November 27th, 1916 |
You may recall that as recently as 1916, the Thanksgiving advertising featured neighborhood corner stores.
- "Thanksgiving Weekend in 1914 Illustrates History of Autoism"
- "1916 Thanksgiving Grocery Ad Shows Frequent Corner Stores"
- "Thanksgiving Ad for 1917 Frets over Loss of Neighborhood Stores"
- "It was Hoover and War, not Flu, that Shaped our Thanksgiving in 1918"
- "Thanksgiving in 1919 Showed National Advertising, Probable Decline of Corner Store"
Not even a decade later, in 1924 the corner store in advertising has faded greatly.
It's nearly all chain store advertising.
November 22nd, 1924 |
November 25th, 1924 |
Even the local store with advertising was a chain. Like Skaggs (which became Safeway here in 1927) and Piggly-Wiggly, they were a cash store and "standardized." Standardized national brands, standardized pricing and sizing and processes, it's all in the orbit of Fordism.
November 24th, 1924 |
The ad buys aren't a direct proxy for Salem shopping behavior, but they must index to it broadly. The neighborhood corner grocery had not completely disappeared, and the scope of advertising was influenced by national ad dollars, but the trend for centralized and larger stores and more shopping done by automobile is clear. The local corner store is not as important any more.
The clip art, too, is mostly national and not anything local, but it is interesting. Here's the one patriotic note, with Uncle Sam and Columbia praying before tucking into the feast. The blessings may be "bounteous," but it sure looks joyless and severe.
November 27th, 1924 |
Here's a scene that might be more happy, but they're in formal dress, and it's stiff also. (That 1916 ad looks like a happier dinner table.)
November 23rd, 1924 |
A scene with Pilgrim iconography asserts "everybody made merry," but it required multiple guns to secure the possibility of merriness, and maybe wasn't so merry after all.
November 26th, 1924 |
The day after Thanksgiving the morning paper editorialized on the Pilgrims and praised the arms.

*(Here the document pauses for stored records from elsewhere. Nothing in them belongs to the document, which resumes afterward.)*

<file path="config.mk">
export PLATFORM = sky130hd
export DESIGN_NAME = nway_cache_control
export DESIGN_NICKNAME = d
export VERILOG_FILES = /design/src/rtl/nway_cache_control_pkg.sv /design/src/rtl/nway_cache_control_plru_tree.sv /design/src/rtl/nway_cache_control.sv
export SDC_FILE = /design/constraint.sdc
export NUM_CORES = 1
export LEC_CHECK = 0
export ABC_AREA = 0
export BUFFER_PORTS_ARGS = -buffer_cell sky130_fd_sc_hd__clkbuf_2
export CAP_MARGIN = 20
export CORE_MARGIN = 4
export CORE_UTILIZATION = 50
export DETAILED_ROUTE_END_ITERATION = 12
export GPL_ROUTABILITY_DRIVEN = 0
export PLACE_DENSITY = 0.79
export SYNTH_ARGS = -nofsm -noshare
export SYNTH_HDL_FRONTEND = slang
export SYNTH_SLANG_ARGS = --single-unit
export TNS_END_PERCENT = 30
</file>
<file path="constraint.sdc">
create_clock -name clk -period 2.9 [get_ports clk]
set_input_delay 0.87 -clock clk [delete_from_list [all_inputs] [get_ports clk]]
set_output_delay 0.87 -clock clk [all_outputs]
set_load 0.01 [all_outputs]
</file>
<file path="src/rtl/nway_cache_control_pkg.sv">
// Shared types for the N-way cache controller: FSM state encoding and limits.
package lc3b_types;

  // Controller FSM states.
  typedef enum logic [1:0] {
    S_COMPARE   = 2'd0,
    S_WRITEBACK = 2'd1,
    S_FILL      = 2'd2
  } cache_state_t;

  // Largest associativity the PLRU tree and encoders are meant for.
  localparam int MAX_WAYS = 8;

endpackage

</file>
<file path="src/rtl/nway_cache_control_plru_tree.sv">
// Combinational tree pseudo-LRU: victim lookup and access update.
// Node 0 is the root; node i has children 2i+1 (lower half) and 2i+2
// (upper half). A node value of 0 points the victim at the lower half.
module plru_tree #(
  parameter  int WAYS  = 4,
  localparam int WAY_W = $clog2(WAYS)
) (
  input  logic [WAYS-2:0]  plru_out,
  input  logic [WAY_W-1:0] access_way,
  output logic [WAY_W-1:0] victim,
  output logic [WAYS-2:0]  plru_in
);

  // Follow the node bits from the root down to the victim leaf.
  always_comb begin : walk_victim
    int node;
    node   = 0;
    victim = '0;
    for (int l = 0; l < WAY_W; l++) begin
      victim[WAY_W-1-l] = plru_out[node];
      node = 2 * node + 1 + int'(plru_out[node]);
    end
  end

  // Point every node on the accessed way's path away from that way.
  always_comb begin : walk_update
    int node;
    logic dir;
    node    = 0;
    dir     = 1'b0;
    plru_in = plru_out;
    for (int l = 0; l < WAY_W; l++) begin
      dir           = access_way[WAY_W-1-l];
      plru_in[node] = ~dir;
      node = 2 * node + 1 + int'(dir);
    end
  end

endmodule

</file>
<file path="src/rtl/nway_cache_control.sv">
// N-way set-associative write-back / write-allocate cache controller.
// Request/response protocol: a CPU request (mem_read or mem_write, write wins
// when both are high) is held by the CPU until mem_resp is seen high in the
// same cycle; a pmem request (pmem_read or pmem_write, never both) is held by
// this controller until the cycle pmem_resp is sampled high, then dropped.
module nway_cache_control
  import lc3b_types::*;
#(
  parameter  int WAYS  = 4,
  parameter  int CNT_W = 16,
  localparam int WAY_W = $clog2(WAYS)
) (
  input  logic               clk,
  input  logic               rst_n,
  input  logic               mem_read,
  input  logic               mem_write,
  output logic               mem_resp,
  output logic               pmem_read,
  output logic               pmem_write,
  input  logic               pmem_resp,
  input  logic [WAYS-1:0]    match,
  input  logic [WAYS-1:0]    valid_out,
  input  logic [WAYS-1:0]    dirty_out,
  input  logic [WAYS-2:0]    plru_out,
  output logic [WAYS-2:0]    plru_in,
  output logic               plru_load,
  output logic [WAYS-1:0]    data_load,
  output logic [WAYS-1:0]    tag_load,
  output logic [WAYS-1:0]    valid_load,
  output logic [WAYS-1:0]    dirty_load,
  output logic               valid_in,
  output logic               dirty_in,
  output logic [WAY_W-1:0]   way_sel,
  output logic               write_array_sel,
  output logic               pmem_address_sel,
  output logic [CNT_W-1:0]   hit_count,
  output logic [CNT_W-1:0]   miss_count,
  output cache_state_t       state_dbg
);

  cache_state_t     r_state;
  logic [WAY_W-1:0] r_victim_q;
  logic [CNT_W-1:0] r_hit_count;
  logic [CNT_W-1:0] r_miss_count;

  logic             w_req;
  logic [WAYS-1:0]  w_hit_vec;
  logic             w_hit;
  logic             w_any_inv;
  logic [WAY_W-1:0] w_hit_way;
  logic [WAY_W-1:0] w_inv_way;
  logic [WAY_W-1:0] w_plru_victim;
  logic [WAY_W-1:0] w_victim;
  logic             w_victim_dirty;
  logic [WAY_W-1:0] w_access_way;
  logic [WAYS-2:0]  w_plru_next;
  logic [WAYS-1:0]  w_hit_oh;
  logic [WAYS-1:0]  w_vq_oh;

  // A matching but invalid way is a miss, so qualify the tag compare.
  assign w_req     = mem_read | mem_write;
  assign w_hit_vec = match & valid_out;
  assign w_hit     = |w_hit_vec;
  assign w_any_inv = ~&valid_out;

  // Lowest-index hitting way and lowest-index invalid way.
  always_comb begin
    w_hit_way = '0;
    w_inv_way = '0;
    for (int i = WAYS - 1; i >= 0; i--) begin
      if (w_hit_vec[i]) w_hit_way = WAY_W'(i);
      if (!valid_out[i]) w_inv_way = WAY_W'(i);
    end
  end

  // Filling an empty way never costs a writeback, so invalid ways win.
  assign w_victim       = w_any_inv ? w_inv_way : w_plru_victim;
  assign w_victim_dirty = valid_out[w_victim] & dirty_out[w_victim];

  // The single tree update serves the hit way on a hit, the latched victim on a fill.
  assign w_access_way = (r_state == S_COMPARE) ? w_hit_way : r_victim_q;
  assign w_hit_oh     = WAYS'(1) << w_hit_way;
  assign w_vq_oh      = WAYS'(1) << r_victim_q;

  plru_tree #(.WAYS(WAYS)) u_plru_tree (
    .plru_out   (plru_out),
    .access_way (w_access_way),
    .victim     (w_plru_victim),
    .plru_in    (w_plru_next)
  );

  // Outputs decode from state and inputs; everything is forced low in reset.
  always_comb begin
    mem_resp         = 1'b0;
    pmem_read        = 1'b0;
    pmem_write       = 1'b0;
    plru_in          = '0;
    plru_load        = 1'b0;
    data_load        = '0;
    tag_load         = '0;
    valid_load       = '0;
    dirty_load       = '0;
    valid_in         = 1'b0;
    dirty_in         = 1'b0;
    way_sel          = '0;
    write_array_sel  = 1'b0;
    pmem_address_sel = 1'b0;
    if (rst_n) begin
      case (r_state)
        S_COMPARE: begin
          if (w_req && w_hit) begin
            mem_resp  = 1'b1;
            way_sel   = w_hit_way;
            plru_load = 1'b1;
            plru_in   = w_plru_next;
            if (mem_write) begin
              data_load       = w_hit_oh;
              write_array_sel = 1'b0;
              dirty_in        = 1'b1;
              dirty_load      = w_hit_oh;
            end
          end
        end
        S_WRITEBACK: begin
          pmem_write       = 1'b1;
          pmem_address_sel = 1'b1;
          way_sel          = r_victim_q;
        end
        S_FILL: begin
          pmem_read = 1'b1;
          if (pmem_resp) begin
            tag_load        = w_vq_oh;
            data_load       = w_vq_oh;
            valid_load      = w_vq_oh;
            dirty_load      = w_vq_oh;
            write_array_sel = 1'b1;
            valid_in        = 1'b1;
            dirty_in        = 1'b0;
            plru_load       = 1'b1;
            plru_in         = w_plru_next;
          end
        end
        default: ;
      endcase
    end
  end

  // FSM, latched victim and saturating hit/miss counters.
  always_ff @(posedge clk or negedge rst_n) begin
    if (!rst_n) begin
      r_state      <= S_COMPARE;
      r_victim_q   <= '0;
      r_hit_count  <= '0;
      r_miss_count <= '0;
    end else begin
      case (r_state)
        S_COMPARE: begin
          if (w_req) begin
            if (w_hit) begin
              if (r_hit_count != '1) r_hit_count <= r_hit_count + CNT_W'(1);
            end else begin
              r_victim_q <= w_victim;
              if (r_miss_count != '1) r_miss_count <= r_miss_count + CNT_W'(1);
              r_state <= w_victim_dirty ? S_WRITEBACK : S_FILL;
            end
          end
        end
        S_WRITEBACK: if (pmem_resp) r_state <= S_FILL;
        S_FILL:      if (pmem_resp) r_state <= S_COMPARE;
        default:     r_state <= S_COMPARE;
      endcase
    end
  end

  assign hit_count  = r_hit_count;
  assign miss_count = r_miss_count;
  assign state_dbg  = r_state;

endmodule

</file>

We are too apt to belittle the present in comparison with the past and to believe our Pilgrim ancestors possessed virtues that we have lost today. If we study the authentic documents of those far off times instead of being led by the myths and romances that have grown around them we shall find our men and women in 1924 are as religious, as brave, as optimistic, as self helpful, as hospitable and as human as were the first grateful Americans of 1621, exercising their arms, enjoying their first successful harvest and hobnobbing with the wild aborigines.I think there's just as much myth-making going on in this editorial!
November 26th, 1924 |
The Oregon Electric also highlighted change in transportation technology, though it was itself being superseded.
Other ads, as we've seen in previous years, highlight the demise of the turkey.
November 26th, 1924 |
The afternoon paper featured a staged photo with a small child, axe, and turkey.
November 27th, 1924 |
Through our factory farming we've hidden the reality of killing animals to eat, and these images are more truthful in that regard. But aren't they a little morbid and blood-thirsty also, exulting a little too much in the implied blow of the axe?
In the end what is most interesting in 1924 Thanksgiving advertising is the absence of the neighborhood grocery store and the dominance of the chain store.
The Confederated Tribes of Grand Ronde have published a teaching pamphlet for K-12, "Rethinking Thanksgiving Activity Guide." They say, "Instead of placing focus on the popular First Thanksgiving myth, this guide emphasizes the value of harvest, food, family, and thankfulness." It's well worth a look!